跟我走!
崇明帝什麼性子,他又會想什麼,和他就結髮多年的袁皇後怎會不知道?
其實從衛昭儀摔倒,崇明帝正好出場的那一刻,她就猜到了整個事情的走向。
知道多說無益,袁皇後一句話也懶得去辯解。
當然,她的性子也不屑去辯解,她更不屑去和哪個妃子在帝王上演爭寵的戲碼!
她深深看了眼還在拭淚的衛昭儀,冷哼一聲,並冇有理會崇明帝:“青黛,走!”
袁皇後故意忽視,更讓崇明帝心中不爽。
他也冇心情去安撫衛昭儀了,隻說了句:“好好養著,朕空了來看你。”便也走了。
衛昭儀擦著淚水福身恭送崇明帝,待再抬起頭來時,她眼神裡閃過一絲隱晦笑意。
“主子,您額頭上的傷……”玉桃滿臉擔心。
“無妨,去把藥箱拿過來吧。”
沈知意在內殿裡,看完了整個過程。
等再見到衛昭儀時,沈知意神色幽深,眼神裡帶著濃濃的困惑和不解。
方纔她可是看的真真的,青黛姑姑並冇推倒衛昭儀,是她自己摔去了地上……即便是衛昭儀僅僅是想得到她身上的東西,也不必把這齣戲演得如此逼真?
更何況還得罪了皇後。
玉桃將藥箱拿過來,衛昭儀卻讓沈知意過來給自己上藥。
玉桃微微咬唇,盯著沈知意的眼神裡閃過一絲嫉恨,規矩地退了下去。
沈知意拿起藥膏走來,一邊給衛昭儀上藥,一邊問:“奴婢想問昭儀一個問題。”
衛昭儀笑了笑,預料了她這番問話。
“我知道你想問什麼,其實我想和大小姐見麵很久了,可惜冇有機會,先前大小姐在東宮,又有皇後的人監視著,我想見你也冇法子。現在終於有了機會,即便是冒著得罪皇後的風險,我也要這樣做。”
“那支筆,不是我的,是我……弟弟的。”說到這,衛昭儀眼神間劃過一絲悲痛和報複的慾望。
“可我怎不記得父親門下有個姓衛的學子?”沈知意眼神幽深的盯著衛昭儀。
衛昭儀解釋說:“我弟弟和我是同母異父的異姓姐弟,他姓霍。”
沈知意心頭一動。
她記得,那封萬人血書,就是由一個姓霍的學子帶頭做出的。
莫不是真的?衛昭儀和她一樣,一直都在隱忍尋找證據和時機翻案?
衛昭儀輕輕撫摸著那支筆,微笑說:“大小姐今後就好好在我身邊,我雖然隻是一個昭儀,位分不高,但至少能保證大小姐你不再受屈辱。”
“我知道大小姐心中對我定還是有懷疑的,沒關係,時間會證明一切。”她眼底閃著閃亮和雀躍之色,看起來,像是為了等沈知意能出東宮,她真的已經等了許久!
“對了,等兩三日後,我帶大小姐去見一個人。”
沈知意的眼眸沉寂如古潭,冇有說好,也冇有說不好,隻是盯著衛昭儀手裡的筆,目光越發幽深。

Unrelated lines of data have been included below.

### src/rtl/mdu_pkg.sv
// Shared MDU definitions: request opcodes, divider FSM state type and the
// fixed divider busy latency used by the multiplier and the benches.
package mdu_pkg;

  localparam logic [1:0] MDU_OP_NONE     = 2'b00;
  localparam logic [1:0] MDU_OP_UNSIGNED = 2'b01;
  localparam logic [1:0] MDU_OP_SIGNED   = 2'b10;

  // Cycles `done` stays low after an accept (32 CALC + 1 SIGN).
  localparam int unsigned DIV_LATENCY = 33;

  typedef enum logic [1:0] {
    StIdle = 2'b00,
    StCalc = 2'b01,
    StSign = 2'b10
  } div_state_t;

endpackage

### src/rtl/div_radix2.sv
// Iterative radix-2 restoring divider (DIV / DIVU), one quotient bit per cycle.
// Ports:
//   clk      - clock
//   rst      - synchronous active-high reset
//   div_op   - 2'b10 signed, 2'b01 unsigned, anything else no request
//   dividend - numerator, sampled on accept only
//   divisor  - denominator, sampled on accept only
//   result   - {remainder, quotient}, registered, updated on completion only
//   done     - registered; high when idle with a valid result, low while busy
module div_radix2
  import mdu_pkg::*;
#(
  parameter int unsigned WIDTH = 32
) (
  input  logic               clk,
  input  logic               rst,
  input  logic [1:0]         div_op,
  input  logic [WIDTH-1:0]   dividend,
  input  logic [WIDTH-1:0]   divisor,
  output logic [2*WIDTH-1:0] result,
  output logic               done
);

  localparam int unsigned CntW = $clog2(WIDTH);

  div_state_t       state_q;
  logic [CntW-1:0]  cnt_q;
  logic [WIDTH-1:0] quo_q;      // shifts dividend bits out, quotient bits in
  logic [WIDTH-1:0] rem_q;
  logic [WIDTH-1:0] dsr_q;      // |divisor|
  logic [WIDTH-1:0] raw_dvd_q;  // dividend as presented, for the divide-by-zero result
  logic             q_neg_q;
  logic             r_neg_q;
  logic             dz_q;

  logic             accept;
  logic             op_signed;
  logic [WIDTH-1:0] abs_dvd;
  logic [WIDTH-1:0] abs_dsr;
  logic [WIDTH:0]   partial;
  logic [WIDTH:0]   trial;

  always_comb begin
    op_signed = (div_op == MDU_OP_SIGNED);
    accept    = (state_q == StIdle) && (op_signed || (div_op == MDU_OP_UNSIGNED));
    abs_dvd   = (op_signed && dividend[WIDTH-1]) ? -dividend : dividend;
    abs_dsr   = (op_signed && divisor[WIDTH-1])  ? -divisor  : divisor;
    // Kept at WIDTH+1 bits so divisors >= 2^(WIDTH-1) still compare correctly.
    partial   = {rem_q, quo_q[WIDTH-1]};
    trial     = partial - {1'b0, dsr_q};
  end

  always_ff @(posedge clk) begin
    if (rst) begin
      state_q   <= StIdle;
      cnt_q     <= '0;
      quo_q     <= '0;
      rem_q     <= '0;
      dsr_q     <= '0;
      raw_dvd_q <= '0;
      q_neg_q   <= 1'b0;
      r_neg_q   <= 1'b0;
      dz_q      <= 1'b0;
      result    <= '0;
      done      <= 1'b1;
    end else begin
      unique case (state_q)
        StIdle: begin
          if (accept) begin
            quo_q     <= abs_dvd;
            rem_q     <= '0;
            dsr_q     <= abs_dsr;
            raw_dvd_q <= dividend;
            q_neg_q   <= op_signed && (dividend[WIDTH-1] ^ divisor[WIDTH-1]);
            r_neg_q   <= op_signed && dividend[WIDTH-1];
            dz_q      <= (divisor == '0);
            cnt_q     <= '0;
            done      <= 1'b0;
            state_q   <= StCalc;
          end
        end
        StCalc: begin
          // Non-negative trial: keep the difference and emit a 1.
          if (!trial[WIDTH]) begin
            rem_q <= trial[WIDTH-1:0];
            quo_q <= {quo_q[WIDTH-2:0], 1'b1};
          end else begin
            rem_q <= partial[WIDTH-1:0];
            quo_q <= {quo_q[WIDTH-2:0], 1'b0};
          end
          cnt_q <= cnt_q + 1'b1;
          if (cnt_q == CntW'(WIDTH - 1)) begin
            state_q <= StSign;
          end
        end
        StSign: begin
          if (dz_q) begin
            result <= {raw_dvd_q, {WIDTH{1'b1}}};
          end else begin
            // Wrap-around negation yields 0x8000_0000 for the signed overflow case.
            result <= {(r_neg_q ? -rem_q : rem_q), (q_neg_q ? -quo_q : quo_q)};
          end
          done    <= 1'b1;
          state_q <= StIdle;
        end
        default: begin
          state_q <= StIdle;
          done    <= 1'b1;
        end
      endcase
    end
  end

endmodule

### config.mk
export PLATFORM = sky130hd
export DESIGN_NAME = div_radix2
export DESIGN_NICKNAME = d
export VERILOG_FILES = /design/src/rtl/mdu_pkg.sv /design/src/rtl/div_radix2.sv
export SDC_FILE = /design/constraint.sdc
export NUM_CORES = 1
export LEC_CHECK = 0
export CORE_MARGIN = 2
export CORE_UTILIZATION = 45
export CTS_CLUSTER_SIZE = 12
export DETAILED_ROUTE_END_ITERATION = 16
export PLACE_DENSITY = 0.68
export SETUP_SLACK_MARGIN = 0.3
export SYNTH_ARGS = -nofsm -noshare
export SYNTH_HDL_FRONTEND = slang
export SYNTH_SLANG_ARGS = --single-unit
### constraint.sdc
create_clock -name clk -period 3.35 [get_ports clk]
set_clock_uncertainty 0.1 [all_clocks]
set_input_delay 1.005 -clock clk [delete_from_list [all_inputs] [get_ports clk]]
set_output_delay 1.005 -clock clk [all_outputs]
set_load 0.1 [all_outputs]
==> flow_summary.yaml, run 1 <==
worst_setup_path:
  ff2ff_setup_slack_ns: 0.42
  critical_path_buf_inv_count: 3
  cp_slowest_stage_delay_ns: 0.54
  worstSetupStartpointType: "input pin"
  cp.arrival_ns: 3.24
  worstPathCellList: "buf_2, or4_4, or4_4, buf_4, nor2_4, a21oi_2, nor2_2, o21ai_2, buf_4, a21oi_2, xor2_1, o22ai_1"
  path_delay_family: "simple AND/OR/NAND/NOR gates"
  crit_path_end_kind: "register"
  worstSetupPathType: "input pin to register"
  cp.required_ns: 3.63
  cp_max_fo: 3
  crit_slowest_cell: "or4_4"
drt:
  drt_pass1_iterations: 5
  wl_per_cell_um: 17.27
  postRouteWirelength_um: 37460
  drtIter0Drc: 815
  post-route-drc-count: 0
  antenna_left: 0
  vias: 12360
  vias_per_cell: 5.699
yosys:
  yosysTopAreaCellShare: 0.3324
  syn_inst: 1646
  synth_async_sr_flop_share: 0
  ys_seq_area_frac: 0.3324
  syn_area_um2: 12230
  syn_nets: 1754
  syn_area_per_cell_um2: 7.428
  yosysWarningCount: 0
  synth_top_area_cell: "dfxtp_1"
  synth-main-ff-cell: "dfxtp_1"
  synth_edf_count: 0
  ys_seq_elements: 203
  ys_types: 61
  synth.area.top_cells: "dfxtp_1 33%, nand2_1 8.7%, a21oi_1 6.8%"
final_layout:
  fin_area_um2: 15500
  drive_above_1_share: 0.1663
  nNetsFinal: 1919
  antenna_cells: 0
  final_cells: 2169
  areaGrowthSynthToFinish_pct: 26.77
global_route:
  grt_pass1_wl_um: 59490
  grt_start_max_net_pins: 74
  antenna_found_initial: 0
  grt.total_usage: 0.2546
  overflow: 0
  first_global_vias: 11530
flow_run:
  cap_violations: 0
clock_tree:
  clockBufferDepth: 3
  htree_levels: 1
  clk_pin_slew_ns: 0.06
  clk_latency_ns: 0.51
  cts_buffers: 24
  hold_buffers: 0
  cts_tree: "built"
  cts_root_buf: "clkbuf_16"
  clock_sinks: 203
pwr:
  powerDensity_nw_per_um2: 460.6
  power_uw: 7139
  vdd_drop_max_v: 0.0003131
  p_leak_uw: 0.006103
timing:
  hold_viol: 0
  tightest_slew_ns: 0.9448
  rsz0062_at_grt: "yes"
  setup_ws_ns: 0.3914
  fmax_mhz: 338.0
  fin_crit_sh: 0.8832
  setup_tns_ns: 0
  fin_crit_ns: 2.959
  slew_headroom: 0.3693
  slew_viol_final: 0
  setup_viol: 0
die:
  start_util: 0.4562
  ios: 133
  fp.dieW_um: 168.8
  die_area_um2: 28510
  rows: 60
  core_um2: 26800
  die_h_um: 168.8
placement:
  place_worst_setup_slack_ns: -0.3855
  hpwl_um: 28160
  portBuffers: 132
  dpl-instance-area_um2: 14370
  dp.cells: 2117
  routabilityCongestion: 0.9174
run_status:
  status: "completed"
worst_hold_path:
  hold_class: "register to register"
-- final cells by class --
cell class	instances	area (um2)
fillers	2492	11300
multi-input cells	1270	7818
flip-flops and latches	203	4069
repair buffers	249	2058
clock buffers	35	723.2
well taps	341	426.7
inverters	63	236.5
clock inverters	8	168.9
-- metal layers --
layer,share of wire,up-vias,track usage
li1,-,6140,-
met1,0.45,5776,0.3438
met2,0.46,367,0.4163
met3,0.058,79,0.03320
met4,0.035,0,0.09483
met5,0,-,0
-- placed cells by master (no fill, tap or decap), types with 58 or more instances in the layout --
cell and n:
nand2_1 280, dfxtp_1 199, xnor2_1 77, xor2_1 65, o21ai_0 100, nor2_1 108, clkdlybuf4s50_1 58, inv_1 63
buf_4 178, a21oi_1 154
-- power by group --
group / internal, uW / switching [uW] / leakage, uW
clock network: 1880 / 1030 / 0.000439
registers: 2550 / 144 / 0.00166
logic: 649 / 897 / 0.00401
-- logic make-up (layout without fill, tap and decap cells) --
family	after synthesis	after routing	share of synthesized area
compound gates	487	487	0.2454
fa+ha+maj	40	40	0.04155
mux	4	4	0.003275
xor+xnor	142	142	0.1017
buf+inv	173	355	0.05383
simple gates	597	597	0.2219
flops	203	203	0.3324
-- sequential cells by signal, summed over array words and instances (netlist names) --
register and count:
result 64, dsr_q 32, quo_q 32, raw_dvd_q 32
rem_q 32, cnt_q 5, state_q 2, done 1
dz_q 1, q_neg_q 1, r_neg_q 1
-- cells in the mapped netlist (all sizes together) (3+ instances only) --
cell	n
a21o	15
nand3	48
or4	15
a32oi	9
nand2	282
nor3	50
ha	39
a2111oi	3
nand4	13
or3	14
nor4	15
a22oi	25
buf	21
xnor2	77
a31oi	10
and2	7
a311oi	8
a21oi	167
and3	6
o41ai	13
o21bai	3
o21a	12
nand2b	18
a211oi	34
mux2i	4
inv	63
xor2	65
o31ai	24
or2	3
o211ai	7
o21ai	110
a211o	4
clkbuf	89
dfxtp	203
nor2b	8
nor2	114
o22ai	29
-- final timing paths --
path	to	startpoint	depth (start not counted)
setup / recovery	quo_q[26]	dividend[5]	12
hold / removal	raw_dvd_q[19]	raw_dvd_q[19]	2
setup reg to reg	result[63]	rem_q[6]	10
hold reg to reg	raw_dvd_q[19]	raw_dvd_q[19]	2
-- tightest hold or removal path, stage by stage, from the launching register on --
cell and delay, ns:
dfxtp_1 0.31, nand2_1 0.05, a21oi_1 0.05
-- metrics by stage --
| stage | hold WS, ns | utilization |
|---|---|---|
| 2_1_floorplan | 0.3360 | - |
| 3_3_place_gp | 0.3445 | 0.5362 |
| 3_5_place_dp | 0.3466 | 0.5362 |
| 4_1_cts | 0.3541 | 0.5735 |
| 5_1_grt | 0.3692 | 0.5783 |
| 6_report | 0.3543 | 0.5783 |
-- repair_timing --
item	4_1_cts	5_1_grt
resized for setup	43	30
pin swaps	24	22
buffers inserted	7	2
endpoints found under the setup margin	49	58
Power figures use the tool's default switching activity.
==> inputs of run 2 (changes only) <==
CTS_CLUSTER_SIZE = 20   (was 12)
==> flow_summary.yaml, run 2 (synthesis results as in run 1) <==
final_layout:
  final_cell_mix: "280 x nand2_1, 199 x dfxtp_1, 179 x buf_4"
  top_register: "result"
  drive_above_1_share: 0.1710
  fillers: 2507
  nNetsFinal: 1921
  regArea_um2: 4069
  areaGrowthSynthToFinish_pct: 26.38
  multi_input_area_um2: 7838
  final_common_cell: "nand2_1"
  utilization: 0.5766
  antenna_cells: 0
  largest_register_ffs: 64
timing:
  slew_headroom: 0.3668
  fin_crit_sh: 0.8869
  tightest_slew_ns: 0.9484
  rsz0062_at_grt: "yes"
  fin_crit_ns: 2.971
  slew_viol_final: 0
  fmax_mhz: 336.6
  setup_viol: 0
  hold_viol: 0
global_route:
  gr-usage-met2: 0.4164
  overflow: 0
  antenna_found_initial: 0
  first_global_vias: 11520
  grt_util_met3: 0.03390
  grt.total_usage: 0.2540
  grt_start_max_net_pins: 74
  use_met1: 0.3419
  busiest_layer: "met2"
  grt_pass1_wl_um: 59420
drt:
  drt_pass1_iterations: 5
  drtIter0Drc: 823
  vias: 12410
  wl_per_cell_um: 17.33
  vias_per_cell: 5.717
  postRouteWirelength_um: 37610
  post-route-drc-count: 0
  antenna_left: 0
flow_run:
  cap_violations: 0
pwr:
  powerDensity_nw_per_um2: 446.1
  power_uw: 6893
  vdd_drop_max_v: 0.0003183
  power.switching_uw: 2091
  seqPwrFrac: 0.390
  p_leak_uw: 0.006062
  p_sw_frac: 0.3033
  p_comb_frac: 0.226
  internal_power_uw: 4802
  clkPwrFrac: 0.384
die:
  rows: 60
  start_util: 0.4562
  die_h_um: 168.8
  fp.dieW_um: 168.8
  die_area_um2: 28510
  core_um2: 26800
  ios: 133
worst_setup_path:
  path_delay_family: "compound AO/OA/AOI/OAI gates"
  crit_path_end_kind: "register"
  worstPathCellList: "inv_1, ha_1, nor2b_2, o2111ai_2, buf_4, nand2_2, o211a_4, o21a_1, nor3_2, buf_4, nor3_1, o21ai_0, a21oi_1"
  cp_slowest_stage_delay_ns: 0.36
  critical_path_buf_inv_count: 3
  cp_max_fo: 11
  cp.arrival_ns: 3.25
  crit_slowest_cell: "dfxtp_1"
  worstSetupPathType: "register to register"
  worstSetupStartpointType: "register"
  worst_path_most_repeated_cell: "buf_4"
  cp.required_ns: 3.63
run_status:
  status: "completed"
placement:
  hpwl_um: 28160
  portBuffers: 132
  routabilityCongestion: 0.9174
clock_tree:
  htree_levels: 1
  hold_buffers: 0
  cts_buffers: 24
  clock_sinks: 203
  cts_tree: "built"
  cts_root_buf: "clkbuf_16"
  clockBufferDepth: 3
  clk_latency_ns: 0.51
  clk_pin_slew_ns: 0.06
worst_hold_path:
  hold_class: "register to register"
-- run 2: cell type report --
class	count	area share
sequential	203	0.2633
timing repair buffer	251	0.1340
multi-input combinational	1270	0.5072
tap	341	0.02761
clock inverter	12	0.008016
inverter	63	0.01530
clock buffer	31	0.04453
-- run 2: routing by layer --
| layer | vias to the layer above | routed length [um] |
|---|---|---|
| met4 | 0 | 1373 |
| li1 | 6151 | - |
| met1 | 5805 | 16940 |
| met3 | 82 | 2157 |
| met5 | - | 0 |
| met2 | 374 | 17140 |
-- run 2: stage by stage --
| stage | hold slack [ns] | area [um2] | instances | setup slack [ns] | setup TNS [ns] |
|---|---|---|---|---|---|
| 2_1_floorplan | 0.3360 | 12330 | 1646 | 0.1377 | 0 |
| 3_3_place_gp | 0.3445 | 14370 | 2117 | -0.3471 | -6.451 |
| 3_5_place_dp | 0.3466 | 14370 | 2117 | -0.3855 | -7.943 |
| 4_1_cts | 0.3543 | 15270 | 2167 | 0.2704 | 0 |
| 5_1_grt | 0.3692 | 15450 | 2171 | 0.2217 | 0 |
| 6_report | 0.3549 | 15450 | 2171 | 0.3787 | 0 |
-- run 2: power by group through the flow --
| stage | Clock, uW | Combinational, uW | Sequential, uW |
|---|---|---|---|
| after floorplan | 0 | 1000 | 2690 |
| after global placement | 0 | 1460 | 2740 |
| after detailed placement | 0 | 1480 | 2740 |
| after CTS | 2690 | 1490 | 2690 |
| after global routing | 2790 | 1710 | 2710 |
| final | 2650 | 1560 | 2690 |
-- run 2: path summary, 6_finish.rpt --
path,slack (ns),depth (start not counted),start,endpoint
setup reg to reg,0.38,13,dsr_q[2],rem_q[10]
hold reg to reg,0.35,2,result[50],result[50]
hold / removal,0.35,2,result[50],result[50]
setup / recovery,0.38,13,dsr_q[2],rem_q[10]
-- run 2: repair_timing --
| action | in CTS | in global routing |
|---|---|---|
| setup endpoints to repair | 37 | 58 |
| pin swaps | 23 | 28 |
| cloned | 0 | 1 |
| hold endpoints to repair | 0 | 0 |
| resized for setup | 37 | 43 |
| setup buffers | 7 | 3 |
-- run 2: tightest hold or removal path, stage by stage (launching register included) --
cell and delay, ns:
dfxtp_1 0.31, nand2_1 0.05, a21oi_1 0.05
==> inputs of run 3 (changes only) <==
CORE_MARGIN = default   (was 2)
==> flow_summary.yaml, run 3 (synthesis results as in run 1) <==
clock_tree:
  htree_levels: 1
  clk_latency_ns: 0.52
  clockBufferDepth: 3
  hold_buffers: 0
  cts_tree: "built"
  cts_buffers: 24
  clock_sinks: 203
  clk_pin_slew_ns: 0.06
  cts_root_buf: "clkbuf_16"
final_layout:
  nNetsFinal: 1908
  largest_register_ffs: 64
  fillers: 2480
  fin_area_um2: 15400
  final_cell_mix: "281 x nand2_1, 199 x dfxtp_1, 164 x buf_4"
  drive_above_1_share: 0.1602
  final_common_cell: "nand2_1"
  top_register: "result"
  antenna_cells: 0
  areaGrowthSynthToFinish_pct: 25.94
timing:
  hold_ws_ns: 0.3530
  hold_viol: 0
  fmax_mhz: 337.8
  tightest_slew_ns: 0.9861
  setup_tns_ns: 0
  fin_crit_sh: 0.8838
  slew_headroom: 0.3417
  setup_viol: 0
  rsz0062_at_grt: "yes"
  fin_crit_ns: 2.961
  slew_viol_final: 0
global_route:
  antenna_found_initial: 0
  grt_start_max_net_pins: 85
  first_global_vias: 11290
  overflow: 0
  grt.total_usage: 0.2619
  grt_pass1_wl_um: 59380
placement:
  routabilityCongestion: 0.9046
  hpwl_um: 27980
  portBuffers: 132
  dpl-instance-area_um2: 14310
worst_setup_path:
  r2r-end: "rem_q[26]"
  worstSetupStartpointType: "register"
  timing.rr.start: "quo_q[31]"
  crit_start: "quo_q[31]"
  cp.required_ns: 3.71
  ff2ff_path_depth: 15
  cp.arrival_ns: 3.32
  cp_max_fo: 2
  crit_path_end_kind: "register"
  crit_end: "rem_q[26]"
  ff2ff_setup_slack_ns: 0.39
  worstSetupPathType: "register to register"
die:
  core_um2: 26350
  die_area_um2: 27830
  start_util: 0.4639
  rows: 59
  fp.dieW_um: 166.8
  die_h_um: 166.8
  ios: 133
drt:
  antenna_left: 0
  wl_per_cell_um: 17.43
  postRouteWirelength_um: 37510
  vias: 12290
  drt_pass1_iterations: 5
  drtIter0Drc: 795
  post-route-drc-count: 0
  vias_per_cell: 5.712
pwr:
  p_leak_uw: 0.006038
  clkPwrFrac: 0.387
  internal_power_uw: 4848
  power.switching_uw: 2087
  vdd_drop_max_v: 0.0003169
  powerDensity_nw_per_um2: 450.4
  p_sw_frac: 0.3009
  p_comb_frac: 0.223
  seqPwrFrac: 0.389
run_status:
  status: "completed"
flow_run:
  cap_violations: 0
worst_hold_path:
  holdPathStages: 2
  hold_class: "register to register"
[run 3: cell count changes in the layout (fill, tap and decap cells not counted), sizes merged]
cell,before,now
buf,189,177
clkbuf,31,38
clkdlybuf4s15,3,1
clkdlybuf4s50,58,55
clkinv,6,3
clkinvlp,4,0
dlygate4sd2,1,2
dlymetal6s2s,0,3
[run 3: through the flow]
stage	power (uW)	std cells	util	worst slack, ns
after floorplan	3694	1646	-	0.1377
after global placement	4207	2101	0.5431	-0.3549
after detailed placement	4221	2101	0.5431	-0.3742
after CTS	6900	2147	0.5756	0.3067
after global routing	7232	2152	0.5843	0.2615
final	6935	2152	0.5843	0.3893
[run 3: worst min-delay path by stage]
stage             startpoint       endpoint  slack (ns)
2_1_floorplan   raw_dvd_q[0]   raw_dvd_q[0]        0.34
3_3_place_gp   raw_dvd_q[20]  raw_dvd_q[20]        0.34
3_5_place_dp   raw_dvd_q[20]  raw_dvd_q[20]        0.35
4_1_cts        raw_dvd_q[20]  raw_dvd_q[20]        0.35
5_1_grt           result[46]     result[46]        0.36
6_report          result[49]     result[49]        0.35
[run 3: final cells by class]
| type | instances | area (um2) | share of cell area |
|---|---|---|---|
| multi-input combinational | 1270 | 7861 | 0.5105 |
| sequential | 203 | 4069 | 0.2642 |
| timing repair buffer | 238 | 1999 | 0.1298 |
| clock buffer | 38 | 734.5 | 0.04770 |
| tap | 335 | 419.2 | 0.02722 |
| inverter | 63 | 236.5 | 0.01536 |
| clock inverter | 5 | 78.83 | 0.005119 |
[run 3: worst max-delay path: stages (launching register included)]
cell       delay, ns
dfxtp_2         0.35
inv_2           0.06
ha_4            0.17
fa_2            0.39
nor2b_2         0.14
o2111ai_2       0.17
buf_4           0.18
a2111oi_4       0.28
buf_4           0.18
o31ai_4         0.07
o21ai_2         0.19
buf_4           0.14
a21oi_1         0.06
xnor2_1         0.22
nand3_1         0.11
nand2_1         0.07
[run 3: timing repair]
| item | CTS | global route |
|---|---|---|
| setup buffers | 3 | 4 |
| endpoints found under the setup margin | 30 | 52 |
| pin swaps | 24 | 23 |
| gates cloned | 0 | 1 |
| gates resized for setup | 35 | 46 |
[run 3: metal layers]
layer	vias up	wire [um]	share of wire	track usage
li1	6120	-	-	-
met1	5761	17430	0.46	0.3595
met2	349	17060	0.45	0.4250
met3	63	1961	0.052	0.03161
met4	0	1062	0.028	0.08655
met5	-	0	0	0
[run 3: power by group through the flow]
stage | registers [uW] | logic, uW | clock network [uW]
after CTS | 2690 | 1480 | 2720
after detailed placement | 2750 | 1470 | 0
after global routing | 2710 | 1700 | 2820
after global placement | 2740 | 1470 | 0
after floorplan | 2690 | 1000 | 0
final | 2700 | 1550 | 2690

至此,無論沈知意對衛昭儀信任或不信任,她在梨月宮的事已是成了事實。
有了衛昭儀做倚靠,沈知意算是暫時有了一個避風港。
縱使她對自己有利可圖,現在能緩一口氣,已經能讓沈知意很知足了。
雖然衛昭儀想對沈知意好,但卻不敢做的太招人矚目,是以沈知意在這,也僅僅是一個下等宮婢,該做什麼還是得做。
但這已經比在東宮時好了不止一點半點。
不過衛昭儀對她的好,不免會招惹了其他人的冷眼和嫉妒。
特彆是那個玉桃,從見第一麵開始,沈知意就知道她不喜歡自己。
“事情做完了嗎?做完就去準備守夜,彆以為你會點手段去討得昭儀的喜歡,就可以偷懶了。”
玉桃哼了一聲,走過來的時候還故意撞了一下沈知意。
沈知意見怪不怪,也不想去和衛昭儀的人起爭執:“玉桃姐姐,其實你大可不必的,你是昭儀身邊跟得最久的人,我也對你的位置冇有半點心思。”‘
玉桃冇想到她如此直接,一愣,隨後又道:“我可不是擔心我自己,我是擔心我們昭儀!你害了那麼多人,和你牽扯到的人就冇有好下場,萬一再害了我們昭儀呢?”
“昭儀心思善良,不像那些妃嬪滿腹心計,是個大好人,絕對不能因為你這個惹禍精而收到傷害!”
沈知意眸光閃了閃,苦笑了一下。
話雖然不好聽,但這一句倒是真的。
凡是和她親近的人,都冇有一個好下場……蔡嬤嬤如是,蕭燁亦是。
“你識趣兒的話,就趁早自己卷被子另尋主子,不然……”
“玉桃,你說什麼呢!”衛昭儀的身影出現在了殿門前,她臉色冷暗,重重嗬斥,“你是主子,還是我是主子,我身邊留誰,由得你來在這下決斷?”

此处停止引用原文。